<file path="config.mk">
export PLATFORM = sky130hd
export DESIGN_NAME = issue_queue
export DESIGN_NICKNAME = d
export VERILOG_FILES = /design/src/rtl/issue_queue.sv
export SDC_FILE = /design/constraint.sdc
export NUM_CORES = 1
export LEC_CHECK = 0
export BUFFER_PORTS_ARGS = -buffer_cell sky130_fd_sc_hd__buf_2
export CAP_MARGIN = 30
export CORE_ASPECT_RATIO = 1.5
export CORE_MARGIN = 2
export CORE_UTILIZATION = 50
export DETAILED_ROUTE_END_ITERATION = 6
export PLACE_DENSITY = 0.69
export RECOVER_POWER = 25
export SLEW_MARGIN = 0
export SYNTH_ARGS = -nofsm -noshare
export SYNTH_HDL_FRONTEND = slang
export SYNTH_SLANG_ARGS = --single-unit
</file>
<file path="constraint.sdc">
create_clock -name clk -period 7.2 [get_ports clk]
set_input_delay 0.36 -clock clk [delete_from_list [all_inputs] [get_ports clk]]
set_output_delay 0.36 -clock clk [all_outputs]
set_load 0.005 [all_outputs]
</file>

──────

→ **Exercise goal**:
In the entries above, locate every line with the word "constraint" and copy it.

→ **Exercise response**:
export SDC_FILE = /design/constraint.sdc
<file path="constraint.sdc">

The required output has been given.